▸ **WORK INSTRUCTIONS**
Where the records below reach the line containing "0.344 | 0.0810 |", start transcribing, and end with the line containing "setup_viol 0 \", exactly and with nothing else added.
[Opening AVAILABLE DATA section]
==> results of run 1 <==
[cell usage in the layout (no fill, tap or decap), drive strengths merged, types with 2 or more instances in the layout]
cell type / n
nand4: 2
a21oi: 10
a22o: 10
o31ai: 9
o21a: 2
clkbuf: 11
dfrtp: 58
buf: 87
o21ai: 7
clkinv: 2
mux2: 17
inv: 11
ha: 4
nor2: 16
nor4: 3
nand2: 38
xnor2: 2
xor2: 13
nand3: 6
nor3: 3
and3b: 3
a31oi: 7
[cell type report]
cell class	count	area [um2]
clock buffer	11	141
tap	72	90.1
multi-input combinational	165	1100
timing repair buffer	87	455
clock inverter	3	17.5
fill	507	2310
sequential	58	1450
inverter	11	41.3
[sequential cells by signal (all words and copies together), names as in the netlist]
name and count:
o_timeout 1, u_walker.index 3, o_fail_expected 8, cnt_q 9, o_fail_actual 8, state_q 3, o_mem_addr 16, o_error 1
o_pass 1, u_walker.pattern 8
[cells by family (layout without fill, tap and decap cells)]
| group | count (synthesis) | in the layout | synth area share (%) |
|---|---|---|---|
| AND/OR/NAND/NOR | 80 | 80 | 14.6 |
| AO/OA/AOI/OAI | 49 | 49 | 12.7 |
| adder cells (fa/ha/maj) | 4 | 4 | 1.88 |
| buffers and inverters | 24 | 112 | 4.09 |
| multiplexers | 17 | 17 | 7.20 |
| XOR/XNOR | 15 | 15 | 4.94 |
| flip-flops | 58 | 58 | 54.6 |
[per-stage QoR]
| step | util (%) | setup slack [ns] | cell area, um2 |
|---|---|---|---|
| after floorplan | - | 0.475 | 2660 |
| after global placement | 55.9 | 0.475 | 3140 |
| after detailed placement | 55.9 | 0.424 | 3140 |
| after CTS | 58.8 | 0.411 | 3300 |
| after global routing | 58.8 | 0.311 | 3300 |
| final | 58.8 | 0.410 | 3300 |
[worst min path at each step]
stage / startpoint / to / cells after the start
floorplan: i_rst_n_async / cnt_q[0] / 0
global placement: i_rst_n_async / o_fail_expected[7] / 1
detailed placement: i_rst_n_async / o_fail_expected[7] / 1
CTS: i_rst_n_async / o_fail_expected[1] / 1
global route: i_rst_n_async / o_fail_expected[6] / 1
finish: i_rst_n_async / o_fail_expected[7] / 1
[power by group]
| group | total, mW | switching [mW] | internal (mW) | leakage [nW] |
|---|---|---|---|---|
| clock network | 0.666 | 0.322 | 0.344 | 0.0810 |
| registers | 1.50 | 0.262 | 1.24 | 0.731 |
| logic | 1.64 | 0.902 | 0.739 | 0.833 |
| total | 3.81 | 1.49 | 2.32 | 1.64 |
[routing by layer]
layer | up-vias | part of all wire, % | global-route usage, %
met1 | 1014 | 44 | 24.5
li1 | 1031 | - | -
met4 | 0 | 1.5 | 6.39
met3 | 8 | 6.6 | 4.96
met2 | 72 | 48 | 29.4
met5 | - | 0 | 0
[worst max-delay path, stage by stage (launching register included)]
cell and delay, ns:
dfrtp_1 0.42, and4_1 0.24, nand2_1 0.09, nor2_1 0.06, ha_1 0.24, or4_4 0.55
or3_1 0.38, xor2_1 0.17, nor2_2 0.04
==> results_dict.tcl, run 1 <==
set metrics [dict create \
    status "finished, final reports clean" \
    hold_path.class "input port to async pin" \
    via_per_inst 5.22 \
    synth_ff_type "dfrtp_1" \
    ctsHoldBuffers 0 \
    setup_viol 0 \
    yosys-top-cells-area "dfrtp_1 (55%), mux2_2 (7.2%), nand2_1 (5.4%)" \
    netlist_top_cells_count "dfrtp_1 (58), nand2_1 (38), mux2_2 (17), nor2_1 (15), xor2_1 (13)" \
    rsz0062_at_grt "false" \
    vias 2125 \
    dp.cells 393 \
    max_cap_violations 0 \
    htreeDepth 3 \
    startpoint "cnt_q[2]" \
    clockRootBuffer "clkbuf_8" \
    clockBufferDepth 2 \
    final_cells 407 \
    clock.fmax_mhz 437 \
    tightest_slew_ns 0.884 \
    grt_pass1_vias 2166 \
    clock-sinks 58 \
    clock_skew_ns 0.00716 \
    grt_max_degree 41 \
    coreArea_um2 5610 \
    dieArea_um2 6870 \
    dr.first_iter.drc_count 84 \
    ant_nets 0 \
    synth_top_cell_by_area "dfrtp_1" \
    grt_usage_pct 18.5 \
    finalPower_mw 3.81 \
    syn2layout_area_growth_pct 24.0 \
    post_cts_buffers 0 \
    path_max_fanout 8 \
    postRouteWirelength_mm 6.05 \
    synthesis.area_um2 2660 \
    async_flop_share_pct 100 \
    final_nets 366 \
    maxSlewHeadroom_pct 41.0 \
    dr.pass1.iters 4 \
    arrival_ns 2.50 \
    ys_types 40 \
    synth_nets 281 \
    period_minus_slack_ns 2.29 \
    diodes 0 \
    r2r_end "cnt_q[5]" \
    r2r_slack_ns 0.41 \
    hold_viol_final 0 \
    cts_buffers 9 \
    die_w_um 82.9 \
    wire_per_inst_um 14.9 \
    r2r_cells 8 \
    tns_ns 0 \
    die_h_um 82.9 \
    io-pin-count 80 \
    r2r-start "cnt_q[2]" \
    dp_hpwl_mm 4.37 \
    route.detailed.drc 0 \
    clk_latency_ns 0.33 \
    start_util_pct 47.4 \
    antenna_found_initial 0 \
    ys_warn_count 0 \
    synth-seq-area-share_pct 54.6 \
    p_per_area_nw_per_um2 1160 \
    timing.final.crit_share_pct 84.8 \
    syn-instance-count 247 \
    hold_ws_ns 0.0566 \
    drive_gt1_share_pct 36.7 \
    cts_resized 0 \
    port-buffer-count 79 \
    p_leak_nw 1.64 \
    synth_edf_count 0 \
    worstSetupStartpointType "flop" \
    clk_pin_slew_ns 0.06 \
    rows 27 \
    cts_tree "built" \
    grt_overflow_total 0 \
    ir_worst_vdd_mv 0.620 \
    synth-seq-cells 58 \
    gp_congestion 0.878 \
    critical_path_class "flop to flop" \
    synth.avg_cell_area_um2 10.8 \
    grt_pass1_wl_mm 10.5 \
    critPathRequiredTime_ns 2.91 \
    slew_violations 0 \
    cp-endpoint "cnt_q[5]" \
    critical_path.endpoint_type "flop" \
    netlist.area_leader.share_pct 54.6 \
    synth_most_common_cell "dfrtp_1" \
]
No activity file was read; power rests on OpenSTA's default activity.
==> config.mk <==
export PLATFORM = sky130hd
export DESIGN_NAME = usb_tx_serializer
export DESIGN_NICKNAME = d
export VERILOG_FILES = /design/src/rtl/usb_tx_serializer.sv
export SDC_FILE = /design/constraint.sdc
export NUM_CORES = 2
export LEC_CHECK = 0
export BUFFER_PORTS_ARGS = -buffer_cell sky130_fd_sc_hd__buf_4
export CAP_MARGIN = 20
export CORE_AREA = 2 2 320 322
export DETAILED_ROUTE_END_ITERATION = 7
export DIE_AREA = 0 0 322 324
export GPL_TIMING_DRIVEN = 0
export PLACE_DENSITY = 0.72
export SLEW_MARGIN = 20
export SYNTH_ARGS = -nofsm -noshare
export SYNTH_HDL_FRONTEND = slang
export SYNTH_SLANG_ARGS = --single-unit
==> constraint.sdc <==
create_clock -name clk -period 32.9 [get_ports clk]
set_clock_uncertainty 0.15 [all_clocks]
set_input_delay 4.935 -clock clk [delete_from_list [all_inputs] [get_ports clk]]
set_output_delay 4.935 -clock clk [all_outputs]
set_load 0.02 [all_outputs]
[Closing AVAILABLE DATA section]
▸ **ANSWER TO THIS EXERCISE**
| clock network | 0.666 | 0.322 | 0.344 | 0.0810 |
| registers | 1.50 | 0.262 | 1.24 | 0.731 |
| logic | 1.64 | 0.902 | 0.739 | 0.833 |
| total | 3.81 | 1.49 | 2.32 | 1.64 |
[routing by layer]
layer | up-vias | part of all wire, % | global-route usage, %
met1 | 1014 | 44 | 24.5
li1 | 1031 | - | -
met4 | 0 | 1.5 | 6.39
met3 | 8 | 6.6 | 4.96
met2 | 72 | 48 | 29.4
met5 | - | 0 | 0
[worst max-delay path, stage by stage (launching register included)]
cell and delay, ns:
dfrtp_1 0.42, and4_1 0.24, nand2_1 0.09, nor2_1 0.06, ha_1 0.24, or4_4 0.55
or3_1 0.38, xor2_1 0.17, nor2_2 0.04
==> results_dict.tcl, run 1 <==
set metrics [dict create \
    status "finished, final reports clean" \
    hold_path.class "input port to async pin" \
    via_per_inst 5.22 \
    synth_ff_type "dfrtp_1" \
    ctsHoldBuffers 0 \
    setup_viol 0 \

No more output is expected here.